Stored data entries:
%%
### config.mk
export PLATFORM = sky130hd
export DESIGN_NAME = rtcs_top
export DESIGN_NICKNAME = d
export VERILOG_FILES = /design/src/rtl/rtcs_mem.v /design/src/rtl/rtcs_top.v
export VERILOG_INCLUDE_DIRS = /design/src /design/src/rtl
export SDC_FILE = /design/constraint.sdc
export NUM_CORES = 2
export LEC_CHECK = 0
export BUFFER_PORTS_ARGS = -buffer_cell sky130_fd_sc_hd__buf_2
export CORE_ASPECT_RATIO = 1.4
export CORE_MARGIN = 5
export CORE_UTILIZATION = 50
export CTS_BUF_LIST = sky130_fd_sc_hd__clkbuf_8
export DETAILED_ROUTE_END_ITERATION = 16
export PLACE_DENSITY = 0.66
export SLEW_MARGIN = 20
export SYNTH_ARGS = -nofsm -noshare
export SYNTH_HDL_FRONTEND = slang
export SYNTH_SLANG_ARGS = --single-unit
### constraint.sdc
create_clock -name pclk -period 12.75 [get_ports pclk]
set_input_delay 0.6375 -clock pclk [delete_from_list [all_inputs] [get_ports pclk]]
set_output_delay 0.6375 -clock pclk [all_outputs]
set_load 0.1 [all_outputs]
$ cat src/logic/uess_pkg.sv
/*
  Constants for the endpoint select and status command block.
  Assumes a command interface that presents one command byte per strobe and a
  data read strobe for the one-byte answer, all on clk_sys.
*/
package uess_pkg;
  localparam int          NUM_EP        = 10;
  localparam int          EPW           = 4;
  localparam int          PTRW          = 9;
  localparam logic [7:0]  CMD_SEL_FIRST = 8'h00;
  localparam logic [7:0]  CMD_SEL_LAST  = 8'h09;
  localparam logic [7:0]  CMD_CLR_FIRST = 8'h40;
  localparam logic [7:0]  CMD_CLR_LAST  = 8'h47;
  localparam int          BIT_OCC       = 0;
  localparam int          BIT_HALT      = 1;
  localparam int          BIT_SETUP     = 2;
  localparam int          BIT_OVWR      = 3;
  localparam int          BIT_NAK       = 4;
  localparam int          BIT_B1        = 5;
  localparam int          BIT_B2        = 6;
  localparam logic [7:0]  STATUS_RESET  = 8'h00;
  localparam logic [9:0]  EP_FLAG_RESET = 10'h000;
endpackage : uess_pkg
%%
%%
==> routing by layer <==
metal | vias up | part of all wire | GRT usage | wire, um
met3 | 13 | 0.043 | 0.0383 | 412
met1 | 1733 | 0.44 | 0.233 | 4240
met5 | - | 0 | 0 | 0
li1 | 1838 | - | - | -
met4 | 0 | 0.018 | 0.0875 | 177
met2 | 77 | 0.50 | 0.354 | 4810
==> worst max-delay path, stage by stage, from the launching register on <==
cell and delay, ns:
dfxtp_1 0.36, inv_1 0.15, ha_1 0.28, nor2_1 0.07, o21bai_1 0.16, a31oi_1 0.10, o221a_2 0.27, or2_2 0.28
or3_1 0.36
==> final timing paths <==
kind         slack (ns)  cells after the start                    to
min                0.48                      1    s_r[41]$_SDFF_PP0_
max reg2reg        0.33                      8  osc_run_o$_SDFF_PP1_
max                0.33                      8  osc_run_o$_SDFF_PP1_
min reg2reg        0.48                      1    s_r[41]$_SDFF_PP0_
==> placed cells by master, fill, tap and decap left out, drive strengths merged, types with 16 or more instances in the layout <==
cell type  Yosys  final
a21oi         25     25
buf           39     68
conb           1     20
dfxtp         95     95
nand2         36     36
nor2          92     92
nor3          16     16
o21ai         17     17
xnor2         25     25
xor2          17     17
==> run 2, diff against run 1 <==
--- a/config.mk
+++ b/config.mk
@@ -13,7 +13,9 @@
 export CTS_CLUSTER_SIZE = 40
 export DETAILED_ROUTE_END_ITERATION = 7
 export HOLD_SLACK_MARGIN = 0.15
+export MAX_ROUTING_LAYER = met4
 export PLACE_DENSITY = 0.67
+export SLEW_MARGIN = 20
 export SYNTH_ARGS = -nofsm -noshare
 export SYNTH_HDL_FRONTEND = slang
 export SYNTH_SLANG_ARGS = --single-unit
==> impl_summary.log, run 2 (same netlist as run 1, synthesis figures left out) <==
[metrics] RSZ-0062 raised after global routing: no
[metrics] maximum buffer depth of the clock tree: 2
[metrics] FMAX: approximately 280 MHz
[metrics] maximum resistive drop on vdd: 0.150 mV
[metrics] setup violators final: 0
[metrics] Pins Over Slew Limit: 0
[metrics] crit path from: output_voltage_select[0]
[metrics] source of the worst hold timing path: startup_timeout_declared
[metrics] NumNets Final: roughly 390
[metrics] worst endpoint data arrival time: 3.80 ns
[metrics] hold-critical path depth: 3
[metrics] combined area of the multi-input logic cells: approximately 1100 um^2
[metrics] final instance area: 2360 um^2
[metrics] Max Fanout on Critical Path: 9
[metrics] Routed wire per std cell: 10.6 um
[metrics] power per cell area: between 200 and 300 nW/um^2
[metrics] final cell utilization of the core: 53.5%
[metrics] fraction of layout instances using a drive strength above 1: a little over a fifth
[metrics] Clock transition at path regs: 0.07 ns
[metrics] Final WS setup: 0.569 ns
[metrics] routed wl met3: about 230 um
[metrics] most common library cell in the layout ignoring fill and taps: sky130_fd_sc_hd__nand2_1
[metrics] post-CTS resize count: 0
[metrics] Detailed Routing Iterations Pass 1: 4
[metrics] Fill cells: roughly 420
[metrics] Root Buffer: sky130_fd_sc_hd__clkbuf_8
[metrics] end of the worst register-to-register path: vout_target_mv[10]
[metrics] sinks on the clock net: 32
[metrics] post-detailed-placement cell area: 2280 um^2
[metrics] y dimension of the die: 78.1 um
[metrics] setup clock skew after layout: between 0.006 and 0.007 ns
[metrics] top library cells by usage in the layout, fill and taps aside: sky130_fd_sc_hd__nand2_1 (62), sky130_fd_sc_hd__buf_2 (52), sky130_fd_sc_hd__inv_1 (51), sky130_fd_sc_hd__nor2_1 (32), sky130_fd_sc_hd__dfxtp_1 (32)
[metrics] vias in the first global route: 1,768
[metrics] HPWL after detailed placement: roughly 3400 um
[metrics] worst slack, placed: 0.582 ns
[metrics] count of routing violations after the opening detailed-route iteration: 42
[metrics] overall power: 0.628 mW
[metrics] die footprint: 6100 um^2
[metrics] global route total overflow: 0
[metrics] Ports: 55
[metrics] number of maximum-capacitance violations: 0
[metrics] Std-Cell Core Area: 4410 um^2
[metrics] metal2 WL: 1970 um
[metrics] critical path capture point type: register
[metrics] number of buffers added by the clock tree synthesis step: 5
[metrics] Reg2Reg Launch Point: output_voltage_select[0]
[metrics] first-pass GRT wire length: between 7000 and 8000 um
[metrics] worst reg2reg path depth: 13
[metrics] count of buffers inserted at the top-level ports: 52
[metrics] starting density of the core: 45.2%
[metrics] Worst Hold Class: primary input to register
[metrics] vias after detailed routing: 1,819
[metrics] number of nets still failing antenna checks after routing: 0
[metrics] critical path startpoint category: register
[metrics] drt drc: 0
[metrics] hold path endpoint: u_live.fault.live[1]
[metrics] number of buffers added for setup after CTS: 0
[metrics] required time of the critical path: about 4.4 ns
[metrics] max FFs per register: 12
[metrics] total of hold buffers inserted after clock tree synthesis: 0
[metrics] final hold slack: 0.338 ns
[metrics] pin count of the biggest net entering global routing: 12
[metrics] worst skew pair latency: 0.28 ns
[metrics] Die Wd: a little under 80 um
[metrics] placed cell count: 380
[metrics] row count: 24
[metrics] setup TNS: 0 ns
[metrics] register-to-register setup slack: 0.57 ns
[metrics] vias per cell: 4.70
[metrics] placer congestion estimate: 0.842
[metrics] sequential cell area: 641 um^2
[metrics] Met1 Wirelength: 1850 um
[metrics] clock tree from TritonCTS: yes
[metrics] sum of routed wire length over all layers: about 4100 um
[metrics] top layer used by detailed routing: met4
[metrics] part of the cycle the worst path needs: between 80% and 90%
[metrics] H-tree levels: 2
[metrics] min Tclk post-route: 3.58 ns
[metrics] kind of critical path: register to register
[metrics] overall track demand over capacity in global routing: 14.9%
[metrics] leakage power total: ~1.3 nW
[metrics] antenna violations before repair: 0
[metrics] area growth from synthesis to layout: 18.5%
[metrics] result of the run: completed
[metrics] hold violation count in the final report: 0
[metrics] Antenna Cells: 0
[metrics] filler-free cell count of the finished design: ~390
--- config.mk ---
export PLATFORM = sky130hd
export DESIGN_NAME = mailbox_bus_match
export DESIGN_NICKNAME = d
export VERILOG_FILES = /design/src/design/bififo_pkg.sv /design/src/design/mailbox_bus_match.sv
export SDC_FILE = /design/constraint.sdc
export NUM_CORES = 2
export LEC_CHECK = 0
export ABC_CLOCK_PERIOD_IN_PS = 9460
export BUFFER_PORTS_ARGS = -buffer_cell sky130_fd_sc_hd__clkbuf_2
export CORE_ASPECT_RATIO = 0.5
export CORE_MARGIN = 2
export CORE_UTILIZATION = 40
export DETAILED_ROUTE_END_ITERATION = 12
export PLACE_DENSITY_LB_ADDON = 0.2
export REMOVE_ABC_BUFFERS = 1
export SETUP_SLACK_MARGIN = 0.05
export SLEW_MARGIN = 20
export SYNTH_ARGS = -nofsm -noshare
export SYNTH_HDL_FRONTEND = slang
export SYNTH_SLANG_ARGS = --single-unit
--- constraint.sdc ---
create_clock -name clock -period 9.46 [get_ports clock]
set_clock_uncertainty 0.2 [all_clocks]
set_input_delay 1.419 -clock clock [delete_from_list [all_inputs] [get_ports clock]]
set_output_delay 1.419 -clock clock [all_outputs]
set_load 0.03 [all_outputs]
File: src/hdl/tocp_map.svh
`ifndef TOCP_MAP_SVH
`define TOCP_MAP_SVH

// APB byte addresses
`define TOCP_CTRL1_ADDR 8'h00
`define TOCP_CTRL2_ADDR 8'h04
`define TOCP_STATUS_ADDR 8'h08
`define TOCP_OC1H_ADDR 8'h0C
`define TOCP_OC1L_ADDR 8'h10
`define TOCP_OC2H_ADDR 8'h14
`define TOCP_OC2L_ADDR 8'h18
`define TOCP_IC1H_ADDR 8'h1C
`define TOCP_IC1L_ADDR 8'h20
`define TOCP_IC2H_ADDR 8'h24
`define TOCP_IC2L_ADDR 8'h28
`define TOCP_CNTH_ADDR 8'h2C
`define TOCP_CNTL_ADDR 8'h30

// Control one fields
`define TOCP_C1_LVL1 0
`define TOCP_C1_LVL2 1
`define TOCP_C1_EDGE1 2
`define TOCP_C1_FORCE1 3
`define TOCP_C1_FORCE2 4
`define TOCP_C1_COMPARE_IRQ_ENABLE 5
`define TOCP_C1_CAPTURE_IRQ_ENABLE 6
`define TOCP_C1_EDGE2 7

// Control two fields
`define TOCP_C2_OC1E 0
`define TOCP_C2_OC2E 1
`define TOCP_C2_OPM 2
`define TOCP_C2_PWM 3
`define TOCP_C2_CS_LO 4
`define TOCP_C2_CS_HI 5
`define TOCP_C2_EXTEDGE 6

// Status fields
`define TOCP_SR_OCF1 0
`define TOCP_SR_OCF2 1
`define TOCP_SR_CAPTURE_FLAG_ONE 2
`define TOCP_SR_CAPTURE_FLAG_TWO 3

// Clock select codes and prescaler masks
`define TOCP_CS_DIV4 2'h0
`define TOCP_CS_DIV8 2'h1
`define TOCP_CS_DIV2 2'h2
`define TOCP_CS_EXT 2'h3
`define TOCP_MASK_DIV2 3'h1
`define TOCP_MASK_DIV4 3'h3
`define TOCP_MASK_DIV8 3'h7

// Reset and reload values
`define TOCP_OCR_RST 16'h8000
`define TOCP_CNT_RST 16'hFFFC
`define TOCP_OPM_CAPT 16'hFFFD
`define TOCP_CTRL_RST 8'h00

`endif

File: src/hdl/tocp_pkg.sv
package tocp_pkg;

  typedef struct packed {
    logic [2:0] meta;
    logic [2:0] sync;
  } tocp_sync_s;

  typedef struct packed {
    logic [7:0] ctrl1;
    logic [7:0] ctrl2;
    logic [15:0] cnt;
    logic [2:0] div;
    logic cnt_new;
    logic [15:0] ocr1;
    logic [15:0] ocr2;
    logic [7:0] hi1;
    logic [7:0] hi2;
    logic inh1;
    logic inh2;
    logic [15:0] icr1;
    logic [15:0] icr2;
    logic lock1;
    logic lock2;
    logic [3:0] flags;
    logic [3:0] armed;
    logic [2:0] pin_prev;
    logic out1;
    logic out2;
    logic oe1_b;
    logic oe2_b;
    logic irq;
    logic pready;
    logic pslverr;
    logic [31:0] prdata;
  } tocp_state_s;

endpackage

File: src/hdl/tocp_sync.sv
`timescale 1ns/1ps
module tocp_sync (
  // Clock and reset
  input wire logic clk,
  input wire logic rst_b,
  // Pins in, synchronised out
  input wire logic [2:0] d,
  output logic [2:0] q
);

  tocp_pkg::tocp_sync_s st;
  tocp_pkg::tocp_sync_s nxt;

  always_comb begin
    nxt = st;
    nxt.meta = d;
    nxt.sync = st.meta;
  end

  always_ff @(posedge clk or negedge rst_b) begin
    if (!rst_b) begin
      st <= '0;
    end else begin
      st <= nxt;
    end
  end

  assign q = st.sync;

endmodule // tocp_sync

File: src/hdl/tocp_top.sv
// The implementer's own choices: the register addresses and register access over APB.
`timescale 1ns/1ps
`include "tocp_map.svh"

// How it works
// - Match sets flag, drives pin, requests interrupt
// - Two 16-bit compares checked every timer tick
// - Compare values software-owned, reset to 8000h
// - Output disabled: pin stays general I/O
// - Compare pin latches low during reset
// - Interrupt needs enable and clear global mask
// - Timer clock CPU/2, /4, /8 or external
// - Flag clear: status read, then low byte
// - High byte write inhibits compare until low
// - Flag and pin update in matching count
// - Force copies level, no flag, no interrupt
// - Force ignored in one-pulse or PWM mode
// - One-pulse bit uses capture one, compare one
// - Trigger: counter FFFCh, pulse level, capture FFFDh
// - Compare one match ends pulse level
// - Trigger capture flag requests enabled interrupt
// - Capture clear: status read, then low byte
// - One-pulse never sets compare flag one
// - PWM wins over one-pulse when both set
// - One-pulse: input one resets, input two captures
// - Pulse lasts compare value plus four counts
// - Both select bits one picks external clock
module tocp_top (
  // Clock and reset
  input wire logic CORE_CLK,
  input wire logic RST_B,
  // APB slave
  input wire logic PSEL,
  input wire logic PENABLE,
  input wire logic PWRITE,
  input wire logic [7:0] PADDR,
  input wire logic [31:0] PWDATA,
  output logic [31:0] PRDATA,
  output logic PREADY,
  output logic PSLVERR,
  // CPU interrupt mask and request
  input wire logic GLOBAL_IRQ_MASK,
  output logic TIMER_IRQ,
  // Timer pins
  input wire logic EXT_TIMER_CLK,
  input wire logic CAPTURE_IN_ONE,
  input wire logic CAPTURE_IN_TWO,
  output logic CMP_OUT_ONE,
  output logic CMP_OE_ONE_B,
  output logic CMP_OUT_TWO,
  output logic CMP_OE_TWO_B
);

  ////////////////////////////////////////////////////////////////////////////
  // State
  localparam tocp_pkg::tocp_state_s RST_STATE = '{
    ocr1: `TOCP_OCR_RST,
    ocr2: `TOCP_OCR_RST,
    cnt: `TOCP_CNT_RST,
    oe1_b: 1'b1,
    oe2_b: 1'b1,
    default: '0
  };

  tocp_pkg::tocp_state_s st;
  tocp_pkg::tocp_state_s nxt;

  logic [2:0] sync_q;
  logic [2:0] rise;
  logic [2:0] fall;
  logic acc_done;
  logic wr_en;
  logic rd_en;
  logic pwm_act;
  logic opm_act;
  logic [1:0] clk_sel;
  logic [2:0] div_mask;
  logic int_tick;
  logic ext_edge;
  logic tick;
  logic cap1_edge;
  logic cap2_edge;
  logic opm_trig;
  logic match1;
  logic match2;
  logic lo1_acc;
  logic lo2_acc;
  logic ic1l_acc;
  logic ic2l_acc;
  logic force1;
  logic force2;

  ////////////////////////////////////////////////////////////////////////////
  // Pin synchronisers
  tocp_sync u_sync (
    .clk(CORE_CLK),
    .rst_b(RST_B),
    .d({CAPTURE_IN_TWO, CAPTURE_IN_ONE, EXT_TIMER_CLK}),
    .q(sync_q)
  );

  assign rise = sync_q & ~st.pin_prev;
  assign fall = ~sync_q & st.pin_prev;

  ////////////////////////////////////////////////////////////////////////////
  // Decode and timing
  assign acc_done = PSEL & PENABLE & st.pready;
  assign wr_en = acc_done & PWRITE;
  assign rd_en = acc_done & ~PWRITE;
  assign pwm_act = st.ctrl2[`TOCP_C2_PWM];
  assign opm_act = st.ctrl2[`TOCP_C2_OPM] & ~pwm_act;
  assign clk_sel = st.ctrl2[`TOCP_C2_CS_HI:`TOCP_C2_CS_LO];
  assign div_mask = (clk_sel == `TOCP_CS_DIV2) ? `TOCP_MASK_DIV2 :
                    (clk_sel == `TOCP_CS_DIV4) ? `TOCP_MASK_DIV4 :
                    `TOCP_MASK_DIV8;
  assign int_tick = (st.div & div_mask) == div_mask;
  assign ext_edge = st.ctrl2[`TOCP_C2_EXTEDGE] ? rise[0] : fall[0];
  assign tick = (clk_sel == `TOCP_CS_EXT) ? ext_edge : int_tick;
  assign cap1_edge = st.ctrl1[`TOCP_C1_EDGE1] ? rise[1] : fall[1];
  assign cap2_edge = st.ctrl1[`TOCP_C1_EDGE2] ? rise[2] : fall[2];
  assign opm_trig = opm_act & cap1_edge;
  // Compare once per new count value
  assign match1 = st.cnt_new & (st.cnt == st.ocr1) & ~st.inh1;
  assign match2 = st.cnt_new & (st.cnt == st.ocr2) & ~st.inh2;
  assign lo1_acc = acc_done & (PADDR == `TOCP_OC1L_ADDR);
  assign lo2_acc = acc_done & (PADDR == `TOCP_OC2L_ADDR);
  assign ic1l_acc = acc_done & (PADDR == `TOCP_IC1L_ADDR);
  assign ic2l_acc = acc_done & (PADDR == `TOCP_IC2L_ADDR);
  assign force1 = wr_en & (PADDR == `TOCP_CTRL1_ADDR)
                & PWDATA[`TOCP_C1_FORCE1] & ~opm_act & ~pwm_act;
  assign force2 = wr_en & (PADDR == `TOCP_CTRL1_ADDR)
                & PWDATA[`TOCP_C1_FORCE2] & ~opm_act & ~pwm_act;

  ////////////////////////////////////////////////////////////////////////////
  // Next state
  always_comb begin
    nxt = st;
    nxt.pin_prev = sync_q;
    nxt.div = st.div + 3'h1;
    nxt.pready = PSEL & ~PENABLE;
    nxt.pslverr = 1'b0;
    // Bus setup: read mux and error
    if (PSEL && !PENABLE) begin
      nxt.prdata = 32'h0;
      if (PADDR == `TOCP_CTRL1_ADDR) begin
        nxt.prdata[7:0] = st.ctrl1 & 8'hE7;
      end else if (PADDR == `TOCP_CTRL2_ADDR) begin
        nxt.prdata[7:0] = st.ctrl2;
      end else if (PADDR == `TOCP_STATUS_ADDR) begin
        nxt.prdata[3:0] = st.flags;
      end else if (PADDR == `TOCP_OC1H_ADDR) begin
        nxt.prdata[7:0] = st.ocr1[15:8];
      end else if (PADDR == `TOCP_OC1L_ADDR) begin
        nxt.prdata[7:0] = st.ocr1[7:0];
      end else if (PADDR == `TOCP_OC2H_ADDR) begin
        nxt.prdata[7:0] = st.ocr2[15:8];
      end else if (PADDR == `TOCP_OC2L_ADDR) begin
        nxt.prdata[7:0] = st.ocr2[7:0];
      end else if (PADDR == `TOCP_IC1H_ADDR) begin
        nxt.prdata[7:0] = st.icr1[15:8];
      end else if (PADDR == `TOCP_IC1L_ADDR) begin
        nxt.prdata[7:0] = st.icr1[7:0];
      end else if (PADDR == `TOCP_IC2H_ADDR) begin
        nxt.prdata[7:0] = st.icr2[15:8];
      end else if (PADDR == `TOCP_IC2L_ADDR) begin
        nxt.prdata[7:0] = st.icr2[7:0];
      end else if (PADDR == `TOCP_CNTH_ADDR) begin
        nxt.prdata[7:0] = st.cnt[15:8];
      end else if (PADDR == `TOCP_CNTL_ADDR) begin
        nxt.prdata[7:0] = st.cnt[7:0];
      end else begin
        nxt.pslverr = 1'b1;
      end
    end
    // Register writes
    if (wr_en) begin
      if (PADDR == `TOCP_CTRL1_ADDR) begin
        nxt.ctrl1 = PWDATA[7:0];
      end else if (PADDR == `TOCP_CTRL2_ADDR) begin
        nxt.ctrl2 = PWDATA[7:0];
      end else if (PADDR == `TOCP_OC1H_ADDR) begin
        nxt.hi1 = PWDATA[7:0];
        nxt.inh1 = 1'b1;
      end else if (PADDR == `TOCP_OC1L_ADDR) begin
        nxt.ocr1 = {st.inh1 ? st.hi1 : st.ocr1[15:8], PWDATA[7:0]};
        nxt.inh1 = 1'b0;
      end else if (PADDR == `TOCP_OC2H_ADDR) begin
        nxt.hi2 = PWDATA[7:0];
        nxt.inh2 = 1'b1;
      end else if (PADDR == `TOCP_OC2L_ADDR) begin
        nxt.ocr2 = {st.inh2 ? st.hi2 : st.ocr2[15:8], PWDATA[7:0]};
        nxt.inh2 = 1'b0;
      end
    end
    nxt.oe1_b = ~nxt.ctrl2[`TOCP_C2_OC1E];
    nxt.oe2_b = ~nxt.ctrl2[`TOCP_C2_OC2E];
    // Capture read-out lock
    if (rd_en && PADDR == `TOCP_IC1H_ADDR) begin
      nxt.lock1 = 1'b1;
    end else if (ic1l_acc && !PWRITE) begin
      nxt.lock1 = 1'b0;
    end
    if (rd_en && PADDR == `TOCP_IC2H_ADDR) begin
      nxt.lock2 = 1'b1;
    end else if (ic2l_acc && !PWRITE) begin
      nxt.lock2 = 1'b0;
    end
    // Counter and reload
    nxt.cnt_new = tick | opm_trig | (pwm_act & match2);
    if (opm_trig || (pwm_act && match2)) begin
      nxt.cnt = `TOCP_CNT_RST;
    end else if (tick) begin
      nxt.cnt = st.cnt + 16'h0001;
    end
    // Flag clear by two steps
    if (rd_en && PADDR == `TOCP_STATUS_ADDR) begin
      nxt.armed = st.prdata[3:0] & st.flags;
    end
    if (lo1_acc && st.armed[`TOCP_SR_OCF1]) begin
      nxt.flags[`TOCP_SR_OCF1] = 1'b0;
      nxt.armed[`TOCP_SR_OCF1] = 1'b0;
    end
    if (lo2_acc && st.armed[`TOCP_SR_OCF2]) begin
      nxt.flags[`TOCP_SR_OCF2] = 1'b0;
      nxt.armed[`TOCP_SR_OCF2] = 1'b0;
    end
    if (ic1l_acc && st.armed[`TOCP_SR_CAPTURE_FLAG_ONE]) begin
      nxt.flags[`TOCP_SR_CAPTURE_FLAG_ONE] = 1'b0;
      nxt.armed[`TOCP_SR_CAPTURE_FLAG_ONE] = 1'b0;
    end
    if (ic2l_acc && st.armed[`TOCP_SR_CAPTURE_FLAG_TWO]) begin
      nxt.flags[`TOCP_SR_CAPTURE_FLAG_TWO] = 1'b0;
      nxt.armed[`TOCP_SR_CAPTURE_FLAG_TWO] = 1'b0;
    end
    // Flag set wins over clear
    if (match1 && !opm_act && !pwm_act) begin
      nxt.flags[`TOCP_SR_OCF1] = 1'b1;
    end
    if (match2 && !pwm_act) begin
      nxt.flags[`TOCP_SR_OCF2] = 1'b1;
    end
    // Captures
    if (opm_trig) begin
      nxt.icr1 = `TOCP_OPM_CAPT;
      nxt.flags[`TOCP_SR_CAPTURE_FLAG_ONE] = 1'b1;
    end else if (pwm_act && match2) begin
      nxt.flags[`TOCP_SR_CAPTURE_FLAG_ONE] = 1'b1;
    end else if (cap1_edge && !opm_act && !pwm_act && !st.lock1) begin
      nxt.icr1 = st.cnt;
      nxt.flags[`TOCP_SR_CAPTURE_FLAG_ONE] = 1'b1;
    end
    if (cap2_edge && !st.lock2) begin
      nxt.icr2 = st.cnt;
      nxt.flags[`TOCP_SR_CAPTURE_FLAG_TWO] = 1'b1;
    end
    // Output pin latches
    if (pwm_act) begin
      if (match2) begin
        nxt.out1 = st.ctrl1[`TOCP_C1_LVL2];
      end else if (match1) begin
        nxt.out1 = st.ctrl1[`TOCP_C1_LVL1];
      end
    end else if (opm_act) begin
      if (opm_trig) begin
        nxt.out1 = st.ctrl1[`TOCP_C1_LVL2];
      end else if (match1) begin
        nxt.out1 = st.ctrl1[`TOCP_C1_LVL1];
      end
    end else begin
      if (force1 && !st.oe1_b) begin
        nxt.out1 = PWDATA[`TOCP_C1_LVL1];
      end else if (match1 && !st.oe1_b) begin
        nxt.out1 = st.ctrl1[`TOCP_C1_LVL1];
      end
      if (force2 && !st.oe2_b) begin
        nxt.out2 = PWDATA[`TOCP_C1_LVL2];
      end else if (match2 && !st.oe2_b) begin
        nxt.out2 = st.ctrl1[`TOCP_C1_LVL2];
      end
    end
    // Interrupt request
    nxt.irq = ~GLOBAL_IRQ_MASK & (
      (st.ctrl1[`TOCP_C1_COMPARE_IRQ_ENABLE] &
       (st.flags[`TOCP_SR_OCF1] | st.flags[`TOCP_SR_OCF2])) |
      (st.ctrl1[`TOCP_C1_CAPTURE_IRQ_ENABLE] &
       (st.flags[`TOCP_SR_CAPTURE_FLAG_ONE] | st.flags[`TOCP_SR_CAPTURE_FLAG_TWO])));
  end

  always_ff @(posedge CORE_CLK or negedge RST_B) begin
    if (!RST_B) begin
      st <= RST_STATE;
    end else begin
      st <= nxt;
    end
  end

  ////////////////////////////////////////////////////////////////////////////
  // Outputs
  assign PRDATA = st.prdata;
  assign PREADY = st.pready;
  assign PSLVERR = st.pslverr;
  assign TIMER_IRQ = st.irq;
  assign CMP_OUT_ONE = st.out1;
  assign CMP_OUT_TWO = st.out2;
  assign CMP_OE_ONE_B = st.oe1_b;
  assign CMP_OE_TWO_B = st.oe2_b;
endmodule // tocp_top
%%
*Assigned task*
Within the data above, the span starting at the line containing "[metrics] combined area" and ending at the line containing "[metrics] post-detailed-placement cell" is to be retyped exactly, with no other lines.

*Solution to this problem*
[metrics] combined area of the multi-input logic cells: approximately 1100 um^2
[metrics] final instance area: 2360 um^2
[metrics] Max Fanout on Critical Path: 9
[metrics] Routed wire per std cell: 10.6 um
[metrics] power per cell area: between 200 and 300 nW/um^2
[metrics] final cell utilization of the core: 53.5%
[metrics] fraction of layout instances using a drive strength above 1: a little over a fifth
[metrics] Clock transition at path regs: 0.07 ns
[metrics] Final WS setup: 0.569 ns
[metrics] routed wl met3: about 230 um
[metrics] most common library cell in the layout ignoring fill and taps: sky130_fd_sc_hd__nand2_1
[metrics] post-CTS resize count: 0
[metrics] Detailed Routing Iterations Pass 1: 4
[metrics] Fill cells: roughly 420
[metrics] Root Buffer: sky130_fd_sc_hd__clkbuf_8
[metrics] end of the worst register-to-register path: vout_target_mv[10]
[metrics] sinks on the clock net: 32
[metrics] post-detailed-placement cell area: 2280 um^2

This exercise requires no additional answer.